Source: an optimization exercise on an open RTL-to-GDS flow (aim: a short achievable clock period and few clock cycles). Production flows keep margins and buffers that such runs may drop.
The RTL was checked by simulation tests, not by an equivalence proof against the original design.
Power is estimated from default activity; no workload was simulated.

File: flow/design.v
module	boothDigits (
	b,
	digits
);
input	[15:0]	b;
output	[23:0]	digits;
wire	[16:0]	bx = {b, 1'b0};
genvar	k;
generate
	for (k = 0; k < 8; k = k + 1) begin : gdig
		assign	digits[3*k]   = bx[2*k+1] ^ bx[2*k];
		assign	digits[3*k+1] = (bx[2*k+2] & ~bx[2*k+1] & ~bx[2*k]) |
					(~bx[2*k+2] & bx[2*k+1] & bx[2*k]);
		assign	digits[3*k+2] = bx[2*k+2];
	end
endgenerate
endmodule
module	cmp42 (
	x1,
	x2,
	x3,
	x4,
	s,
	c
);
input	[15:0]	x1, x2, x3, x4;
output	[15:0]	s, c;
wire	[15:0]	p12 = x1 ^ x2;
wire	[15:0]	p   = p12 ^ (x3 ^ x4);
wire	[15:0]	co  = (p12 & x3) | (~p12 & x1);
wire	[15:0]	ci  = {co[14:0], 1'b0};
wire	[15:0]	cc  = (p & ci) | (~p & x4);
assign	s = p ^ ci;
assign	c = {cc[14:0], 1'b0};
endmodule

**Required work:** In the answer, give the lines from the first line of the data through the line with "The RTL was", exactly as they appear and with no additions.

**Result of the task:**
Source: an optimization exercise on an open RTL-to-GDS flow (aim: a short achievable clock period and few clock cycles). Production flows keep margins and buffers that such runs may drop.
The RTL was checked by simulation tests, not by an equivalence proof against the original design.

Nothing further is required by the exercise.